La sorpresa arriva all’ultimo momento, al termine della rquisitoria del pg Antonello Mura, e se non cambia tutto poco ci manca. Il pg chiede di confermare la condanna per frode fiscale a quattro anni di reclusione, tre dei quali già indultati, ma anche di ridurre l’interdizione dai pubblici uffici da cinque a tre anni. Riduzione di pena da applicarsi subito e direttamente, senza passare per un nuovo processo d’appello.
Sembra un particolare. Non lo è. Infatti riporta sul volto dei berlusconiani il sorriso che la durezza della requisitoria, fino a quell’ultimo passaggio, aveva cancellato. E tirano un mezzo sospèiro di sollievo anche i sostenitori del governo Letta, tutti quei pd che temono la sentenza definitiva nel processo Mediaset quasi quanto il Pdl.
La prima differenza significativa è che, se il governicchio riuscirà a galleggiare fino a fine legislatura o quasi, Silvio Berlusconi potrà ricandidarsi. Il lustro, invece, lo avrebbe messo comunque fuori gioco alle prossime elezioni e dunque, dati i limiti d’età, probabilmente a vita. Certo, ci sarà comunque la decadenza da senatore, perché sul voto del Pd non ci sono dubbi. Ma in Senato, dall’inizio della legislatura, il gran capo si è fatto vedere solo una volta. La sua eventuale forzata assenza non si noterà.
Per Berlusconi la possibilità di ricandarsi fra tre anni (sempre che nel frattempo non arrivino nuove condanne) vuol dire molto. Per Letta significa altrettanto se non di più. Se la Cassazione accetterà la richiesta del pg, il Pdl avrà da domani un motivo in più per tenere in vita il suo governo.
Ma non c’è solo questo. L’intero esercito del Cavaliere, accampato a Montecitorio o palazzo Madama con un occhio ai decreti in discussione e molto di più al palazzaccio di piazza Cavour, aveva seguito quasi parola per parola la requisitoria sperando in uno spiraglio, convinto che qualsiasi differenza tra le richieste di Mura e le sentenze precedenti sarebbe stato un ottimo segno, tanto da far sperare in un verdetto positivo.
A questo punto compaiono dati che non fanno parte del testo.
### src/rtl/core/ring_queue_with_remove_unit_defines.svh
// Assertion macros for the ring queue block
`ifndef RING_QUEUE_WITH_REMOVE_UNIT_DEFINES_SVH
`define RING_QUEUE_WITH_REMOVE_UNIT_DEFINES_SVH

`ifndef SYNTHESIS

`define RQR_ASSERT_IMP(lbl, clk, rst_n, ante, cons, msg) \
    lbl: assert property (@(posedge clk) disable iff (!rst_n) (ante) |-> (cons)) \
        else $error(msg);

`define RQR_ASSERT_NEXT(lbl, clk, rst_n, ante, cons, msg) \
    lbl: assert property (@(posedge clk) disable iff (!rst_n) (ante) |=> (cons)) \
        else $error(msg);

`else

`define RQR_ASSERT_IMP(lbl, clk, rst_n, ante, cons, msg)

`define RQR_ASSERT_NEXT(lbl, clk, rst_n, ante, cons, msg)

`endif

`endif

### src/rtl/core/rqr_pkg.sv
package rqr_pkg;

    localparam int DEPTH_DEF    = 1024;
    localparam int HANDLE_W_DEF = 32;

    localparam int          SLOTS_W     = 11;
    localparam logic [10:0] SLOTS_RESET = 11'd1024;

    localparam logic [1:0] OP_POP    = 2'd0;
    localparam logic [1:0] OP_PUSH   = 2'd1;
    localparam logic [1:0] OP_REMOVE = 2'd2;

    localparam logic [1:0] ST_OK        = 2'd0;
    localparam logic [1:0] ST_EMPTY     = 2'd1;
    localparam logic [1:0] ST_FULL      = 2'd2;
    localparam logic [1:0] ST_NOT_FOUND = 2'd3;

    typedef struct packed {
        logic [1:0]  operation;
        logic [31:0] handle_in;
    } t_in_item;

    typedef struct packed {
        logic [1:0]  status;
        logic [31:0] handle_out;
    } t_out_item;

endpackage

### src/rtl/core/rqr_step.sv
module rqr_step #(
    parameter int DEPTH = rqr_pkg::DEPTH_DEF
) (
    input  logic [$clog2(DEPTH)-1:0] i_idx,
    input  logic [$clog2(DEPTH):0]   i_ring,
    output logic [$clog2(DEPTH)-1:0] o_adv
);

    localparam int IDX_W  = $clog2(DEPTH);
    localparam int RING_W = IDX_W + 1;

    logic [RING_W-1:0] w_inc;

    // index + 1, wrapping at the ring size
    assign w_inc = {1'b0, i_idx} + RING_W'(1);
    assign o_adv = (w_inc >= i_ring) ? '0 : w_inc[IDX_W-1:0];

endmodule

### config.mk
export PLATFORM = sky130hd
export DESIGN_NAME = rqr_step
export DESIGN_NICKNAME = d
export VERILOG_FILES = /design/src/rtl/core/ring_queue_with_remove_unit_defines.svh /design/src/rtl/core/rqr_pkg.sv /design/src/rtl/core/rqr_step.sv
export SDC_FILE = /design/constraint.sdc
export NUM_CORES = 1
export LEC_CHECK = 0
export ABC_AREA = 1
export BUFFER_PORTS_ARGS = -buffer_cell sky130_fd_sc_hd__buf_2
export CAP_MARGIN = 20
export CORE_UTILIZATION = 45
export DETAILED_ROUTE_END_ITERATION = 10
export PLACE_DENSITY_LB_ADDON = 0.15
export SYNTH_ARGS = -nofsm -noshare
export SYNTH_HDL_FRONTEND = slang
export SYNTH_SLANG_ARGS = --single-unit
### constraint.sdc
create_clock -name vclk -period 3.1
set_input_delay 0.62 -clock vclk [all_inputs]
set_output_delay 0.62 -clock vclk [all_outputs]
set_load 0.005 [all_outputs]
Forse il rinvio in appello, forse addirittura quell’assoluzione piena che Coppi, il principe del foro che ha scelto una linea opposta a quella sin qui seguita dal collega Ghedini, insiste nel ritenere a portata di mano. Proprio all’ultimo secondo lo spiraglio si è aperto, anche se bisognerà aspettare la sentenza, forse stasera, forse domani mattina, per sapere se quelle speranze sono fondate o frutto solo di una superstizione giudiziaria.
Il diretto interessato, stavolta, aspetta da solo, chiuso a palazzo Grazioli con la figlia Marina e la «fidanzata» Francesca Pascale. Porte ancora aperta solo per Piersilvio, atteso in serata. Nemmeno nel pomeriggio si era concesso ai capibastone. Udienza solo per gli amici e i collaboratori di sempre, Gianni Letta e Paolo Bonaiuti, e solo per qualche ora. Le voci che filtravano dal palazzo lo dicevano tetro e pessimista. Non è dato sapere se quei due anni in meno di interdizione siano bastati o no a rasserenarlo.
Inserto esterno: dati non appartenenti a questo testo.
$ cat src/hdl/gain_clip_band_rms_meter.sv
`timescale 1ns / 1ps
// Top level: gain, saturation, band framing and RMS level metering.
// A playing beat passes through scale, saturate, square and accumulate to the output;
// one that closes a band also waits on the divider and square root on the shared subtractor.
// A stopped beat goes straight to the output. One beat in flight: the next is taken the
// cycle after the result is registered, and the output register may wait on out_stall.
// Reset (async, active low) restores playing=0, gain=unity x2, length=1024
// and clears frame position, band, sample count and sum of squares.
module gain_clip_band_rms_meter
(
    input  logic                                 clk,
    input  logic                                 rst_n,
    // configuration write port
    input  logic                                 cfg_we,
    input  logic [gcbrm_pkg::CFG_IDX_W-1:0]      cfg_index,
    input  logic [gcbrm_pkg::GAIN_W-1:0]         cfg_data,
    // sample input
    input  logic                                 in_valid,
    output logic                                 in_stall,
    input  logic signed [gcbrm_pkg::SAMPLE_W-1:0] sample_in,
    // result output
    output logic                                 out_valid,
    input  logic                                 out_stall,
    output logic signed [gcbrm_pkg::SAMPLE_W-1:0] sample_out,
    output logic                                 band_valid,
    output logic [gcbrm_pkg::BAND_W-1:0]         band_index,
    output logic [gcbrm_pkg::RMS_W-1:0]          band_rms,
    output logic                                 frame_last
);
    import gcbrm_pkg::*;

    typedef enum logic [6:0] {
        S_IDLE   = 7'b0000001,
        S_SCALE  = 7'b0000010,
        S_SAT    = 7'b0000100,
        S_SQUARE = 7'b0001000,
        S_ACC    = 7'b0010000,
        S_ROOT   = 7'b0100000,
        S_OUT    = 7'b1000000
    } state_t;

    state_t state_reg;

    // configuration
    logic                 playing_reg;
    logic [GAIN_W-1:0]    gain_reg;
    logic [LEN_W-1:0]     frame_len_reg;

    // metering state
    logic [POS_W-1:0]     pos_reg;
    logic [BAND_W-1:0]    band_reg;
    logic [POS_W-1:0]     count_reg;
    logic [SUM_W-1:0]     sum_reg;

    // per-beat working registers
    logic signed [SAMPLE_W-1:0] sample_reg;
    logic signed [31:0]         prod_reg;
    logic signed [SAMPLE_W-1:0] y_reg;
    logic                       bvalid_reg;
    logic [BAND_W-1:0]          bindex_reg;
    logic [RMS_W-1:0]           rms_reg;
    logic                       last_reg;

    // output register
    logic                       ovalid_reg;
    logic signed [SAMPLE_W-1:0] osample_reg;
    logic                       obvalid_reg;
    logic [BAND_W-1:0]          obindex_reg;
    logic [RMS_W-1:0]           orms_reg;
    logic                       olast_reg;

    root_req_t root_req;
    root_rsp_t root_rsp;

    // --- shared 17x17 signed multiplier: gain in SCALE, square in SQUARE ---
    logic [GAIN_W-1:0]   gain_eff;
    logic signed [16:0]  mul_a, mul_b;
    logic signed [33:0]  mul_p;

    assign gain_eff = (gain_reg > GAIN_MAX) ? GAIN_MAX : gain_reg;

    always_comb
    begin
        if (state_reg == S_SCALE)
        begin
            mul_a = {sample_reg[SAMPLE_W-1], sample_reg};
            mul_b = $signed({1'b0, gain_eff});
        end
        else
        begin
            mul_a = {y_reg[SAMPLE_W-1], y_reg};
            mul_b = {y_reg[SAMPLE_W-1], y_reg};
        end
    end

    assign mul_p = mul_a * mul_b;

    // --- round Q3.29 to Q1.15 (add half, floor) and saturate ---
    logic signed [31:0] rnd;
    logic signed [17:0] scaled;
    logic signed [SAMPLE_W-1:0] y_sat;

    assign rnd    = prod_reg + 32'sd8192;
    assign scaled = rnd[31:GAIN_FRAC];

    always_comb
    begin
        if (scaled > 18'sd32767)
        begin
            y_sat = 16'sh7FFF;
        end
        else if (scaled < -18'sd32768)
        begin
            y_sat = 16'sh8000;
        end
        else
        begin
            y_sat = scaled[SAMPLE_W-1:0];
        end
    end

    // --- band and frame boundaries ---
    logic [LEN_W-1:0] len_eff;
    logic [LEN_W-1:0] per_band;
    logic [LEN_W-1:0] pos_inc;
    logic [LEN_W-1:0] count_inc;
    logic [SUM_W-1:0] sum_new;
    logic             frame_end;
    logic             band_end;

    always_comb
    begin
        if (frame_len_reg < LEN_MIN)
        begin
            len_eff = LEN_MIN;
        end
        else if (frame_len_reg > LEN_MAX)
        begin
            len_eff = LEN_MAX;
        end
        else
        begin
            len_eff = frame_len_reg;
        end
    end

    assign per_band  = len_eff >> BAND_SHIFT;
    assign pos_inc   = {1'b0, pos_reg} + 1'b1;
    assign count_inc = {1'b0, count_reg} + 1'b1;
    assign sum_new   = sum_reg + {{(SUM_W-31){1'b0}}, prod_reg[30:0]};
    assign frame_end = (pos_inc >= len_eff);
    // the last band only closes with the frame, so it soaks up the remainder
    assign band_end  = frame_end ||
                       ((band_reg < LAST_BAND) && (count_inc >= per_band));

    assign root_req.start    = (state_reg == S_ACC) && band_end;
    assign root_req.dividend = sum_new;
    assign root_req.divisor  = count_inc;

    gcbrm_root_div u_root_div
    (
        .clk   (clk),
        .rst_n (rst_n),
        .req   (root_req),
        .rsp   (root_rsp)
    );

    // --- configuration registers ---
    always_ff @(posedge clk or negedge rst_n)
    begin
        if (!rst_n)
        begin
            playing_reg   <= 1'b0;
            gain_reg      <= GAIN_MAX;
            frame_len_reg <= 14'd1024;
        end
        else if (cfg_we)
        begin
            case (cfg_index)
                REG_PLAYING:   playing_reg   <= cfg_data[0];
                REG_GAIN:      gain_reg      <= cfg_data;
                REG_FRAME_LEN: frame_len_reg <= cfg_data[LEN_W-1:0];
                default:       ;
            endcase
        end
    end

    // --- sequencer and metering state ---
    logic out_free;
    assign out_free = !ovalid_reg || !out_stall;

    always_ff @(posedge clk or negedge rst_n)
    begin
        if (!rst_n)
        begin
            state_reg  <= S_IDLE;
            pos_reg    <= '0;
            band_reg   <= '0;
            count_reg  <= '0;
            sum_reg    <= '0;
            ovalid_reg <= 1'b0;
        end
        else
        begin
            // a new beat may load the output register as the old one leaves
            if ((state_reg == S_OUT) && out_free)
            begin
                ovalid_reg <= 1'b1;
            end
            else if (!out_stall)
            begin
                ovalid_reg <= 1'b0;
            end
            case (state_reg)
                S_IDLE:
                begin
                    if (in_valid)
                    begin
                        // silence skips the datapath and leaves metering untouched
                        state_reg <= playing_reg ? S_SCALE : S_OUT;
                    end
                end
                S_SCALE:  state_reg <= S_SAT;
                S_SAT:    state_reg <= S_SQUARE;
                S_SQUARE: state_reg <= S_ACC;
                S_ACC:
                begin
                    if (band_end)
                    begin
                        sum_reg   <= '0;
                        count_reg <= '0;
                        // frame end restarts at the first band
                        band_reg  <= frame_end ? '0 : band_reg + 1'b1;
                    end
                    else
                    begin
                        sum_reg   <= sum_new;
                        count_reg <= count_inc[POS_W-1:0];
                    end
                    if (frame_end)
                    begin
                        pos_reg <= '0;
                    end
                    else
                    begin
                        pos_reg <= pos_inc[POS_W-1:0];
                    end
                    state_reg <= band_end ? S_ROOT : S_OUT;
                end
                S_ROOT:
                begin
                    if (root_rsp.done)
                    begin
                        state_reg <= S_OUT;
                    end
                end
                S_OUT:
                begin
                    if (out_free)
                    begin
                        state_reg <= S_IDLE;
                    end
                end
                default:
                begin
                    state_reg <= S_IDLE;
                end
            endcase
        end
    end

    // --- datapath registers ---
    always_ff @(posedge clk)
    begin
        case (state_reg)
            S_IDLE:
            begin
                sample_reg <= sample_in;
                y_reg      <= '0;
                bvalid_reg <= 1'b0;
                bindex_reg <= '0;
                rms_reg    <= '0;
                last_reg   <= 1'b0;
            end
            S_SCALE:  prod_reg <= mul_p[31:0];
            S_SAT:    y_reg    <= y_sat;
            S_SQUARE: prod_reg <= mul_p[31:0];
            S_ACC:
            begin
                bvalid_reg <= band_end;
                bindex_reg <= band_end ? band_reg : '0;
                last_reg   <= frame_end;
            end
            S_ROOT:
            begin
                if (root_rsp.done)
                begin
                    rms_reg <= root_rsp.root;
                end
            end
            S_OUT:
            begin
                if (out_free)
                begin
                    osample_reg <= y_reg;
                    obvalid_reg <= bvalid_reg;
                    obindex_reg <= bindex_reg;
                    orms_reg    <= rms_reg;
                    olast_reg   <= last_reg;
                end
            end
            default: ;
        endcase
    end

    assign in_stall   = (state_reg != S_IDLE);
    assign out_valid  = ovalid_reg;
    assign sample_out = osample_reg;
    assign band_valid = obvalid_reg;
    assign band_index = obindex_reg;
    assign band_rms   = orms_reg;
    assign frame_last = olast_reg;

endmodule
Di certo, anche se condannato, a questo punto il capo assoluto dovrà riflettere ancor più di prima sulla decisione di far ricadere o meno la sentenza sul governo Letta. Aveva già stabilito di evitare a tutti i costi qualsiasi automatismo. Come ripetuto anche ieri da Daniela Santanchè, figurarsi se proprio Berlusconi, che questo governo lo ha voluto e lo sostiene più di chiunque altro, potrebbe mai metterlo in crisi. Il problema sono i soci del Pd.
La traduzione è facile: a rompere dovranno essere loro, i democratici, ma spingerli al gran passo non dovrebbe risultare arduo. Già faticherebbero parecchio a reggere l’alleanza con un condannato, sia pure agli arresti domiciliari o affidato ai servizi sociali. I renziani non si farebbero pregare per rendergli il compito ancor meno grato. Se poi si aggiungesse qualche manifestazione rumorosa, come l’abbandono delle aule parlamentari o il presidio muto di fronte al Quirinale (solo per citare due delle ipotesi più quotate) il gioco sarebbe fatto.
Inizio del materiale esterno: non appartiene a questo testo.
$ cat src/rmoc_pkg.sv
`timescale 1ns / 1ps

package rmoc_pkg;

    localparam int WINDOW_MAX_DEF = 64;

    localparam int SCORE_W = 32;
    localparam int SHIFT_W = 16;
    localparam int RANGE_W = 15;

    localparam int THR_W = 16;
    localparam int WLEN_W = 7;
    localparam int WARM_W = 7;

    localparam int CFG_IDX_W = 2;
    localparam int CFG_DATA_W = 16;

    localparam logic [CFG_IDX_W-1:0] CFG_THRESHOLD = 2'd0;
    localparam logic [CFG_IDX_W-1:0] CFG_WINDOW    = 2'd1;
    localparam logic [CFG_IDX_W-1:0] CFG_WARMUP    = 2'd2;

    localparam int IN_DATA_W  = 64;
    localparam int OUT_DATA_W = 96;

    // control of the cell row
    typedef struct packed {
        logic load;
        logic count;
        logic qual;
        logic shift;
    } t_cell_ctl;

endpackage

$ cat src/rmoc_cell.sv
`timescale 1ns / 1ps

module rmoc_cell #(
    parameter int N   = rmoc_pkg::WINDOW_MAX_DEF,
    parameter int IDX = 0,
    parameter int LW  = $clog2(N + 1)
) (
    input  logic                               i_clk,
    input  rmoc_pkg::t_cell_ctl                i_ctl,
    input  logic                               i_wr,
    input  logic signed [rmoc_pkg::SCORE_W-1:0] i_wdata,
    input  logic [LW-1:0]                      i_fill,
    input  logic [LW-1:0]                      i_rank,
    input  logic signed [rmoc_pkg::SCORE_W-1:0] i_c,
    input  logic                               i_a,
    input  logic                               i_m,
    output logic signed [rmoc_pkg::SCORE_W-1:0] o_c,
    output logic                               o_a,
    output logic                               o_m
);

    logic signed [rmoc_pkg::SCORE_W-1:0] r_s;
    logic signed [rmoc_pkg::SCORE_W-1:0] r_c;
    logic                                r_a;
    logic                                r_m;
    logic [LW-1:0]                       r_less;
    logic [LW-1:0]                       r_le;
    logic                                w_self;

    assign w_self = LW'(IDX) < i_fill;

    always_ff @(posedge i_clk) begin
        if (i_wr) begin
            r_s <= i_wdata;
        end
        if (i_ctl.load) begin
            r_c    <= r_s;
            r_a    <= w_self;
            r_less <= '0;
            r_le   <= '0;
        end else if (i_ctl.count) begin
            if (r_a && (r_c < r_s)) begin
                r_less <= r_less + LW'(1);
            end
            if (r_a && (r_c <= r_s)) begin
                r_le <= r_le + LW'(1);
            end
            r_c <= i_c;
            r_a <= i_a;
        end else if (i_ctl.qual) begin
            r_m <= w_self && (r_less <= i_rank) && (i_rank < r_le);
        end else if (i_ctl.shift) begin
            r_c <= i_c;
            r_m <= i_m;
        end
    end

    assign o_c = r_c;
    assign o_a = r_a;
    assign o_m = r_m;

endmodule

$ cat config.mk
export PLATFORM = sky130hd
export DESIGN_NAME = rmoc_cell
export DESIGN_NICKNAME = d
export VERILOG_FILES = /design/src/rmoc_pkg.sv /design/src/rmoc_cell.sv
export SDC_FILE = /design/constraint.sdc
export NUM_CORES = 1
export LEC_CHECK = 0
export BUFFER_PORTS_ARGS = -buffer_cell sky130_fd_sc_hd__buf_4
export CORE_ASPECT_RATIO = 0.75
export CORE_MARGIN = 2
export CORE_UTILIZATION = 52
export CTS_CLUSTER_SIZE = 12
export DETAILED_ROUTE_END_ITERATION = 8
export PLACE_DENSITY_LB_ADDON = 0.1
export SETUP_SLACK_MARGIN = 0.15
export SLEW_MARGIN = 20
export SYNTH_ARGS = -nofsm -noshare
export SYNTH_HDL_FRONTEND = slang
export SYNTH_SLANG_ARGS = --single-unit
$ cat constraint.sdc
create_clock -name i_clk -period 3 [get_ports i_clk]
set_input_delay 0.45 -clock i_clk [delete_from_list [all_inputs] [get_ports i_clk]]
set_output_delay 0.45 -clock i_clk [all_outputs]
set_load 0.01 [all_outputs]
Solo che fino a ieri l’imputato aveva sul tavolo una tripla: l’assoluzione, cioè il trionfo e l’umiliazione dei magitrati di Milano; il rinvio in appello con prescrizione quasi garantita, che dal punto di vista politico non avrebbe cambiato nulla concedendo però l’onore delle armi alla procura di Milano; la condanna, con apocalisse annessa. Ora è spuntata una quarta ipotesi, la condanna ma non più a vita. E anche le strategie dovranno essere ripensate da capo.